How to complete this task:
Which lines run from the start of the data below to the line containing "localparam branch_cond_t BR_LE = 3'd4;"? Set them down exactly, with none added.

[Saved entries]

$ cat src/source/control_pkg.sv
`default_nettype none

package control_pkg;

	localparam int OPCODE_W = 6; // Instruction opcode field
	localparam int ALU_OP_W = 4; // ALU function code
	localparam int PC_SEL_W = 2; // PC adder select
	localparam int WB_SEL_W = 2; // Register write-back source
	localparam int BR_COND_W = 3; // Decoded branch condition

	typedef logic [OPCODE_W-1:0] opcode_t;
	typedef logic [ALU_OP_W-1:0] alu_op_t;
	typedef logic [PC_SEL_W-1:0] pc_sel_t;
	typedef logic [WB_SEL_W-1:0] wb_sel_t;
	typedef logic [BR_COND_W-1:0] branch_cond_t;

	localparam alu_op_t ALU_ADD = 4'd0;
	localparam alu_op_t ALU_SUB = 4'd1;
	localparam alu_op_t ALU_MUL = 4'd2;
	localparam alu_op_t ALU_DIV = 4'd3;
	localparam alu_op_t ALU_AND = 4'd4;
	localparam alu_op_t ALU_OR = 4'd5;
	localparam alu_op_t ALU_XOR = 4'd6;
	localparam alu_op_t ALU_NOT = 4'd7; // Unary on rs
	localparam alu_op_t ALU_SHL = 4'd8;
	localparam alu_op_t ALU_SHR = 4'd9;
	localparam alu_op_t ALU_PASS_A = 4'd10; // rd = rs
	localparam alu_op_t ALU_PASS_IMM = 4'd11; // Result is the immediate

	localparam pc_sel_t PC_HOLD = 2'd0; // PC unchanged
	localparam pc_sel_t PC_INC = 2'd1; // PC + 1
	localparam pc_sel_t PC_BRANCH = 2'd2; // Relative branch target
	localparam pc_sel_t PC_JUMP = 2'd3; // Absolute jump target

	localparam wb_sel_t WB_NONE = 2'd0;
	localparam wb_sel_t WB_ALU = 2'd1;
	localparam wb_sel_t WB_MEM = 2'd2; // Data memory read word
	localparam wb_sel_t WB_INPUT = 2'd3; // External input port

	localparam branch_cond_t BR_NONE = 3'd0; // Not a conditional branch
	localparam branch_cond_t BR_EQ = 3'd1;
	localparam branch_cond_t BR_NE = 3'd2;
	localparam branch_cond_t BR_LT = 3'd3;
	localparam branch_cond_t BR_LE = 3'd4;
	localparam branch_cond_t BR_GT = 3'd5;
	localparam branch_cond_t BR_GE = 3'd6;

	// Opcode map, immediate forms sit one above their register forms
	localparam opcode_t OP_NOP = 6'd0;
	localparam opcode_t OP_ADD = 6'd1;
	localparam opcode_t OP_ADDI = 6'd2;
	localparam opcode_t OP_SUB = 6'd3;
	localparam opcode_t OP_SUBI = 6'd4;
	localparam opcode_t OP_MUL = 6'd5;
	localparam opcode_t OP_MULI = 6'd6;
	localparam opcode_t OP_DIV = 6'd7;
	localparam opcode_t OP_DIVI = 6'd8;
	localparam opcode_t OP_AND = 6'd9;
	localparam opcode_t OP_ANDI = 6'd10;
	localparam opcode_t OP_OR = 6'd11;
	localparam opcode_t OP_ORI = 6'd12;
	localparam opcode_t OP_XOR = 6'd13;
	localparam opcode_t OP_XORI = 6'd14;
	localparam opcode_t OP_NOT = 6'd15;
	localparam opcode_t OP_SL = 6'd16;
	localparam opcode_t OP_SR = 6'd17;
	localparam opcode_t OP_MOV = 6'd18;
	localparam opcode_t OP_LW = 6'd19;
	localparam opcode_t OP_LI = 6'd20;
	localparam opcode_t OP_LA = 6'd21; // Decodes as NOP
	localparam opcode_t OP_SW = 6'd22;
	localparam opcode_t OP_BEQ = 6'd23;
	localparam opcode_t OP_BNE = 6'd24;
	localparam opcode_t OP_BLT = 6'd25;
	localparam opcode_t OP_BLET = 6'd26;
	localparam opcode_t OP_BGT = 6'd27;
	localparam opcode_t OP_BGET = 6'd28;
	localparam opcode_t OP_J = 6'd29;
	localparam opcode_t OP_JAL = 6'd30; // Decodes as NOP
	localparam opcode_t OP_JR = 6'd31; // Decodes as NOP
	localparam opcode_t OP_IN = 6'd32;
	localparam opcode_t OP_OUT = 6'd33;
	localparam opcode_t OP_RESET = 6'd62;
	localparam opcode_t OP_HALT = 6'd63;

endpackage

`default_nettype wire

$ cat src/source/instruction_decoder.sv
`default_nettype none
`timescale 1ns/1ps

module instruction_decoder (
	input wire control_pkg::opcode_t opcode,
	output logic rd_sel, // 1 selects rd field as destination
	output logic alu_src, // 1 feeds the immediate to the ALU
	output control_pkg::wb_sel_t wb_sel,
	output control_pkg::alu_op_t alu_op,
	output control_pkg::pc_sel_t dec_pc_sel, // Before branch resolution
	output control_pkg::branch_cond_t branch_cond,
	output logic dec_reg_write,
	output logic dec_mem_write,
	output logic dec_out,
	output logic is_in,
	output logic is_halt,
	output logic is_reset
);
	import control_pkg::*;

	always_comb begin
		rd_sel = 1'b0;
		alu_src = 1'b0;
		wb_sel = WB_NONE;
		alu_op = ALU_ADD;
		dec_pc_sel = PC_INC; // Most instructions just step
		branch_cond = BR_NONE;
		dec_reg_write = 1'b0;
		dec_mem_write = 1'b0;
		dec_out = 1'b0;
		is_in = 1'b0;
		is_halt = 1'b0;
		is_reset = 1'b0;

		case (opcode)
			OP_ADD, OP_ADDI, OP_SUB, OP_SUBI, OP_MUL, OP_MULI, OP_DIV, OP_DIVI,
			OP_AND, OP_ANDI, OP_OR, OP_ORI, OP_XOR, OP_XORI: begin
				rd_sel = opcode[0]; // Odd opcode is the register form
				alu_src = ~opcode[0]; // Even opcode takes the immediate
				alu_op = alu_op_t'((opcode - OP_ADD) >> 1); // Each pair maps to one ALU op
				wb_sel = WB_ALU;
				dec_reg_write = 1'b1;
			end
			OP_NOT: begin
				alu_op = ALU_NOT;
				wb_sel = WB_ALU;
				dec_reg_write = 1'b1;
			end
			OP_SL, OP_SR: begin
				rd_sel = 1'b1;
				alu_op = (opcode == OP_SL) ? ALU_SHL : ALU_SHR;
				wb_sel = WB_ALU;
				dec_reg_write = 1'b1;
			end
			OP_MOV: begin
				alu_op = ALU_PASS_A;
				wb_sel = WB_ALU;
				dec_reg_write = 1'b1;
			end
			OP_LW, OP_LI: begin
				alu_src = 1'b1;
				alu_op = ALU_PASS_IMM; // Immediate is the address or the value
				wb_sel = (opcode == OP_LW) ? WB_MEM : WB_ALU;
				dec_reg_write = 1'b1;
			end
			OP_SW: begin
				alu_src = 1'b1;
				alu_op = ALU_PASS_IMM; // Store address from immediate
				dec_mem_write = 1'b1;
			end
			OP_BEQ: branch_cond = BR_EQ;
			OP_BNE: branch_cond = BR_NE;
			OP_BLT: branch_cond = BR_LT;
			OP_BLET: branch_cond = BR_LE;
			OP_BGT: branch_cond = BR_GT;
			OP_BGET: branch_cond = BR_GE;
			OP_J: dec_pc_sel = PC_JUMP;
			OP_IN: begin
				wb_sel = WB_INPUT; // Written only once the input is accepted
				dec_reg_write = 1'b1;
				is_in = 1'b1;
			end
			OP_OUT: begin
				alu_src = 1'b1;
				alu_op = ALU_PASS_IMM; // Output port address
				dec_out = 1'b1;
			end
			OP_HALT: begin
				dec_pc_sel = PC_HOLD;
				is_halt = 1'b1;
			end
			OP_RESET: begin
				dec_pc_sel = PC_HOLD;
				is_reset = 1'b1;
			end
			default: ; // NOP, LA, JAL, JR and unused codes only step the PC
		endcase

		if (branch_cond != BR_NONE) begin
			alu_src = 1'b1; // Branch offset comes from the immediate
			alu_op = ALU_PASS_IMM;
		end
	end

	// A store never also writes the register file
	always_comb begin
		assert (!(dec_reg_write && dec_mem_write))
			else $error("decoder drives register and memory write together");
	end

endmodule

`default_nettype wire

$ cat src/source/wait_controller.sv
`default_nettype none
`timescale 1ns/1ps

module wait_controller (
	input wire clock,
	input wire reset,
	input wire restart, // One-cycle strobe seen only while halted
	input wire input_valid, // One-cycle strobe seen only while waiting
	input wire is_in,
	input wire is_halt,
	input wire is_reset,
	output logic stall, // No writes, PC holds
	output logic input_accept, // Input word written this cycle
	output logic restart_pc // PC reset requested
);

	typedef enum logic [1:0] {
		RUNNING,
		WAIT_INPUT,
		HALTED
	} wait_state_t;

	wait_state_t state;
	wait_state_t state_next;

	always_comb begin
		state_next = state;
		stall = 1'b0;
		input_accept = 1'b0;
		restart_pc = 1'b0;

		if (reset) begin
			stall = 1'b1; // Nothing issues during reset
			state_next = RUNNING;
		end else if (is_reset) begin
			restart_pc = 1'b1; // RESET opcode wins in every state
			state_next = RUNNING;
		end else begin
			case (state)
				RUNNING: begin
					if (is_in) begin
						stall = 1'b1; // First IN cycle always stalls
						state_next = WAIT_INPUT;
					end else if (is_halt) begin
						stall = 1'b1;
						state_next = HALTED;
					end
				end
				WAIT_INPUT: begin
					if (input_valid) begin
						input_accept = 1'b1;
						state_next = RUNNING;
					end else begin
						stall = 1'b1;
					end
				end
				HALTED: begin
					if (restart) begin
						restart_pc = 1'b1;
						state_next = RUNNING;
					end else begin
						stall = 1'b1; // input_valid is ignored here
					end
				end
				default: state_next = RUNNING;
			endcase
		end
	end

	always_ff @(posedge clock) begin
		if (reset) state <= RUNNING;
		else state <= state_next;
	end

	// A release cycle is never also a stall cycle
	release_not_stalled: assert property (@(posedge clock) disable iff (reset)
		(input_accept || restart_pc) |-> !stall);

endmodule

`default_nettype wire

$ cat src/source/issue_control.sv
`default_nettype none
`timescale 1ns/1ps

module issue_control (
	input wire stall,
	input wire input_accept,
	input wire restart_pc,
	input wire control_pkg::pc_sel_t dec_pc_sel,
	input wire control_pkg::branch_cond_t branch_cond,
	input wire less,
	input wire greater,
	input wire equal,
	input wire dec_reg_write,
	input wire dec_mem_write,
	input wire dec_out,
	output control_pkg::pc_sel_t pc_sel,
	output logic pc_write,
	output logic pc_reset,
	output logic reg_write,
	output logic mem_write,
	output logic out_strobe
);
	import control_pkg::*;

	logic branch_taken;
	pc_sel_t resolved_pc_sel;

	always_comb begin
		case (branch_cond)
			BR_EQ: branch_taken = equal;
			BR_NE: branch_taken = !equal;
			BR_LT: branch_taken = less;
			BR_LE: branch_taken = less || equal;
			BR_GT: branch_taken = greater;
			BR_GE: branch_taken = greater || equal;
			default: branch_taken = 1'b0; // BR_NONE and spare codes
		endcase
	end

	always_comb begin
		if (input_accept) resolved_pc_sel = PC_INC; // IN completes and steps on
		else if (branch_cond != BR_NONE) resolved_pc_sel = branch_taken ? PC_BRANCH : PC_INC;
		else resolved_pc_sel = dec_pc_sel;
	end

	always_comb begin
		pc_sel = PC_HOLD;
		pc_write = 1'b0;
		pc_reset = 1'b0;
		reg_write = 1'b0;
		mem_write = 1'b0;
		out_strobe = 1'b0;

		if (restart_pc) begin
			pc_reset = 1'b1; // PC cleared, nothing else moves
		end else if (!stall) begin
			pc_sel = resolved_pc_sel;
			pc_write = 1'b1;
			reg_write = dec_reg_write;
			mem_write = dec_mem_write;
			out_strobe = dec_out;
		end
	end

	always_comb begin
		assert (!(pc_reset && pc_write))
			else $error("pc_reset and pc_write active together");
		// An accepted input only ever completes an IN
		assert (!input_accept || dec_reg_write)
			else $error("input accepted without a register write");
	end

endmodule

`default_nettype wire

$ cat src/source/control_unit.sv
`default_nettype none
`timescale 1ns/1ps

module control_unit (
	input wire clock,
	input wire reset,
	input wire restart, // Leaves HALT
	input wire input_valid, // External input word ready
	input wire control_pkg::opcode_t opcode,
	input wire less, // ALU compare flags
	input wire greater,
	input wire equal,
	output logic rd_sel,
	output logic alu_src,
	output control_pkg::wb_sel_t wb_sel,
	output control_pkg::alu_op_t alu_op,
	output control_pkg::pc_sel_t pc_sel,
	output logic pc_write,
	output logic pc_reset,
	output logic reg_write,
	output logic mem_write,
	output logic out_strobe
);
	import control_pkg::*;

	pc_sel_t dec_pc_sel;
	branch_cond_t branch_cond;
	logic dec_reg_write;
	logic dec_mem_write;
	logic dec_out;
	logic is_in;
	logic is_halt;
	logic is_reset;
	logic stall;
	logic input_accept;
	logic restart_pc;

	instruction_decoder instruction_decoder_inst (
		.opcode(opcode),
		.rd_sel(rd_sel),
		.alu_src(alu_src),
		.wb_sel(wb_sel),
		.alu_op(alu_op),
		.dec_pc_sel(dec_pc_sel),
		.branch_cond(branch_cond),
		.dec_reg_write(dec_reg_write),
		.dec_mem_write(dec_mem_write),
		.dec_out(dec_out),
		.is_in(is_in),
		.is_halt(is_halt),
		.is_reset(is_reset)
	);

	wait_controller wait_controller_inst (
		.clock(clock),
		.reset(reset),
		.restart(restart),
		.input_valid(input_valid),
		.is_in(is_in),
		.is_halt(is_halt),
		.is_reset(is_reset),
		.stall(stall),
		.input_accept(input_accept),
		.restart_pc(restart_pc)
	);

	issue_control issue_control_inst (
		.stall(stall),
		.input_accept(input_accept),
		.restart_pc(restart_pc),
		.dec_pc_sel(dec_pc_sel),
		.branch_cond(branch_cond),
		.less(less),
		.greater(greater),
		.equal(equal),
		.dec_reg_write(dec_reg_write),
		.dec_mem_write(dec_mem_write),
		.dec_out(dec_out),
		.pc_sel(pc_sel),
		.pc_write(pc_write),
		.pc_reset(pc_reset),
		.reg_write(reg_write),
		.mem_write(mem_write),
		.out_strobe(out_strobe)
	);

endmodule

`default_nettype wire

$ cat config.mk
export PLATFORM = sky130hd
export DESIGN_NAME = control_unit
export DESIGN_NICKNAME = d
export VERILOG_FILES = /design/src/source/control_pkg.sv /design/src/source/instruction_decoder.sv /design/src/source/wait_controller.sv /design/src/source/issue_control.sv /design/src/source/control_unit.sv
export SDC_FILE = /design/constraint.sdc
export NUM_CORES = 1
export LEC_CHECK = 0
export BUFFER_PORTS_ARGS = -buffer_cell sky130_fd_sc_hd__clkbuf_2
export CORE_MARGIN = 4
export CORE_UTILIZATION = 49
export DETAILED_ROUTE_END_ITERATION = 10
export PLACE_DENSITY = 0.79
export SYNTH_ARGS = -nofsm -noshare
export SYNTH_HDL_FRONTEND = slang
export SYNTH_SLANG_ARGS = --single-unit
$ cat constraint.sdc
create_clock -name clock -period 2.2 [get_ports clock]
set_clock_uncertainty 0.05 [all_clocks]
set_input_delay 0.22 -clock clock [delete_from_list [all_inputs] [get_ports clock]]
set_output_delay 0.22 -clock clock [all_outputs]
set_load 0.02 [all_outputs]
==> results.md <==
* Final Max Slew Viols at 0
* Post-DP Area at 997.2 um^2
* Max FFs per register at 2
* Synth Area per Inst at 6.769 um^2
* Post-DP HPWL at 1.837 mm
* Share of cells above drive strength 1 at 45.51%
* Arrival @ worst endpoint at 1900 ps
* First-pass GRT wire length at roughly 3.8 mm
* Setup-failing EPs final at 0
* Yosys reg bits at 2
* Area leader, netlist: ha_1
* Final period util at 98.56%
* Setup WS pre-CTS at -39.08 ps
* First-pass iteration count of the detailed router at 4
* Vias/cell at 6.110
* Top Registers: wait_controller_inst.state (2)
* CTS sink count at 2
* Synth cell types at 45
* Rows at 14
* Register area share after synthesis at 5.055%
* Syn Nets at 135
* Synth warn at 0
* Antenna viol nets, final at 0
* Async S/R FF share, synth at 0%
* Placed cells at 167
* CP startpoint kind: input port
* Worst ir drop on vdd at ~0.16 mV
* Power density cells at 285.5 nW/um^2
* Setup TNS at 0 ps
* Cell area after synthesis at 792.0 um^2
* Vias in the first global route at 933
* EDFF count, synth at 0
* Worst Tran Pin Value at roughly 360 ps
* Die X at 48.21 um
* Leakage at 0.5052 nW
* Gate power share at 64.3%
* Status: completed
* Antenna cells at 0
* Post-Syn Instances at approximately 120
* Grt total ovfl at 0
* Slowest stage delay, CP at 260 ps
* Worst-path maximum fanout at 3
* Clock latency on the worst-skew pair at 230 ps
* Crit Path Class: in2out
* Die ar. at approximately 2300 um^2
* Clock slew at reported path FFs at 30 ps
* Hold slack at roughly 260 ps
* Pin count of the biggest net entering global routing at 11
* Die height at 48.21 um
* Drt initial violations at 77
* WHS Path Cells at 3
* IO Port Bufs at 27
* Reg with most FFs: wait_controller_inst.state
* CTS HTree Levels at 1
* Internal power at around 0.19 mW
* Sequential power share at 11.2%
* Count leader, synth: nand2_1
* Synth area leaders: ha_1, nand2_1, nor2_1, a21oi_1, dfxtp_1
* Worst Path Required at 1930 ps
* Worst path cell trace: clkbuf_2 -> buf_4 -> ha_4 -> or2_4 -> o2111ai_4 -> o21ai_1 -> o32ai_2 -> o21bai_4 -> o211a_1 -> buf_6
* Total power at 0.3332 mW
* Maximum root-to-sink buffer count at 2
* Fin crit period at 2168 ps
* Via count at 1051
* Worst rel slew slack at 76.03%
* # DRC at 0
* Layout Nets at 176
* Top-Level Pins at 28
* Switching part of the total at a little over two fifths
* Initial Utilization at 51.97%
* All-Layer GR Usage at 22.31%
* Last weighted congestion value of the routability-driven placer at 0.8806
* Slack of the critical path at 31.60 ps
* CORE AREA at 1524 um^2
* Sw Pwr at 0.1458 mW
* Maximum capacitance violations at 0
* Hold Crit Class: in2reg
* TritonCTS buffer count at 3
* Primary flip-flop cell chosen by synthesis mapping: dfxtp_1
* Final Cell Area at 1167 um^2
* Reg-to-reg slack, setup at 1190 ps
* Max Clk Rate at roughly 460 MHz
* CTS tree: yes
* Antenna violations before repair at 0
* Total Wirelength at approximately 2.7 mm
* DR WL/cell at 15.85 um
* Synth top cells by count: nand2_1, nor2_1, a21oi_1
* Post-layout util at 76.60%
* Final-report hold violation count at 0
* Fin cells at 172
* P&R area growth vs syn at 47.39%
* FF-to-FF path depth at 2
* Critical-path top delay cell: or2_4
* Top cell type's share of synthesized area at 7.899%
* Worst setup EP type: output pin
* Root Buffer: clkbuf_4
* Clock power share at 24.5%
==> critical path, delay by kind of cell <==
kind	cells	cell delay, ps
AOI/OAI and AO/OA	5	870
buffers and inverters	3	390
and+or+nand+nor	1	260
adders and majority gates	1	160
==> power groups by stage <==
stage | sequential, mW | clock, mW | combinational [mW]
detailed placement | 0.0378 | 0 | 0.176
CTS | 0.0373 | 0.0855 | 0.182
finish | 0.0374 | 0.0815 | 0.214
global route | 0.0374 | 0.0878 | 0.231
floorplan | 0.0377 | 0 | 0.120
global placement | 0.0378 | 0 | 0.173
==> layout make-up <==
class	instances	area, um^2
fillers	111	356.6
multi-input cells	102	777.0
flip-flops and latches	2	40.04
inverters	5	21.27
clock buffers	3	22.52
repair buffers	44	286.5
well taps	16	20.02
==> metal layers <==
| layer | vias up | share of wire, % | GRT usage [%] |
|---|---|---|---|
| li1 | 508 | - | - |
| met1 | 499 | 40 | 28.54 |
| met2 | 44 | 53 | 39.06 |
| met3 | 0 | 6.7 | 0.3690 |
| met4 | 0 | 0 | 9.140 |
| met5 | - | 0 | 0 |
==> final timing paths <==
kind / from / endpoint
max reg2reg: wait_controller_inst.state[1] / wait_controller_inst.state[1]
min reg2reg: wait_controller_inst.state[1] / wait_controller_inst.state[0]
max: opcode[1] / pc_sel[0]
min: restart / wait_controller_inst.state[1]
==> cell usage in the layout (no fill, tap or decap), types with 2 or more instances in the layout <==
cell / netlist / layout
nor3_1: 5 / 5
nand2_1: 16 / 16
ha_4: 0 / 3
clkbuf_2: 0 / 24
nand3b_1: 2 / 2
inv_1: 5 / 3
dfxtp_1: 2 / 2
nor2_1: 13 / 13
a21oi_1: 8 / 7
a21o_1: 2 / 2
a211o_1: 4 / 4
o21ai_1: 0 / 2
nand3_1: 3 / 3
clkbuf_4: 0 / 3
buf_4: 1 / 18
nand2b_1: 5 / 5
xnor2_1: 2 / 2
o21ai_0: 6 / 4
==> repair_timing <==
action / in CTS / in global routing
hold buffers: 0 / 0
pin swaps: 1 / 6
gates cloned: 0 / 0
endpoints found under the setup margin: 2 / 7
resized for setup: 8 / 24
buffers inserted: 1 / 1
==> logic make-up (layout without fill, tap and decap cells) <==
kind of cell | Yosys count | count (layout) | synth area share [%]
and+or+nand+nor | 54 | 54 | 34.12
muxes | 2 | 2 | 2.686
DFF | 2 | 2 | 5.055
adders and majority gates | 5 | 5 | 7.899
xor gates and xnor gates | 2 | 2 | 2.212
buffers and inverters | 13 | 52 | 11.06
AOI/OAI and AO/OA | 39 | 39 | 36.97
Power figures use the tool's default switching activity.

Result for this task:
$ cat src/source/control_pkg.sv
`default_nettype none

package control_pkg;

	localparam int OPCODE_W = 6; // Instruction opcode field
	localparam int ALU_OP_W = 4; // ALU function code
	localparam int PC_SEL_W = 2; // PC adder select
	localparam int WB_SEL_W = 2; // Register write-back source
	localparam int BR_COND_W = 3; // Decoded branch condition

	typedef logic [OPCODE_W-1:0] opcode_t;
	typedef logic [ALU_OP_W-1:0] alu_op_t;
	typedef logic [PC_SEL_W-1:0] pc_sel_t;
	typedef logic [WB_SEL_W-1:0] wb_sel_t;
	typedef logic [BR_COND_W-1:0] branch_cond_t;

	localparam alu_op_t ALU_ADD = 4'd0;
	localparam alu_op_t ALU_SUB = 4'd1;
	localparam alu_op_t ALU_MUL = 4'd2;
	localparam alu_op_t ALU_DIV = 4'd3;
	localparam alu_op_t ALU_AND = 4'd4;
	localparam alu_op_t ALU_OR = 4'd5;
	localparam alu_op_t ALU_XOR = 4'd6;
	localparam alu_op_t ALU_NOT = 4'd7; // Unary on rs
	localparam alu_op_t ALU_SHL = 4'd8;
	localparam alu_op_t ALU_SHR = 4'd9;
	localparam alu_op_t ALU_PASS_A = 4'd10; // rd = rs
	localparam alu_op_t ALU_PASS_IMM = 4'd11; // Result is the immediate

	localparam pc_sel_t PC_HOLD = 2'd0; // PC unchanged
	localparam pc_sel_t PC_INC = 2'd1; // PC + 1
	localparam pc_sel_t PC_BRANCH = 2'd2; // Relative branch target
	localparam pc_sel_t PC_JUMP = 2'd3; // Absolute jump target

	localparam wb_sel_t WB_NONE = 2'd0;
	localparam wb_sel_t WB_ALU = 2'd1;
	localparam wb_sel_t WB_MEM = 2'd2; // Data memory read word
	localparam wb_sel_t WB_INPUT = 2'd3; // External input port

	localparam branch_cond_t BR_NONE = 3'd0; // Not a conditional branch
	localparam branch_cond_t BR_EQ = 3'd1;
	localparam branch_cond_t BR_NE = 3'd2;
	localparam branch_cond_t BR_LT = 3'd3;
	localparam branch_cond_t BR_LE = 3'd4;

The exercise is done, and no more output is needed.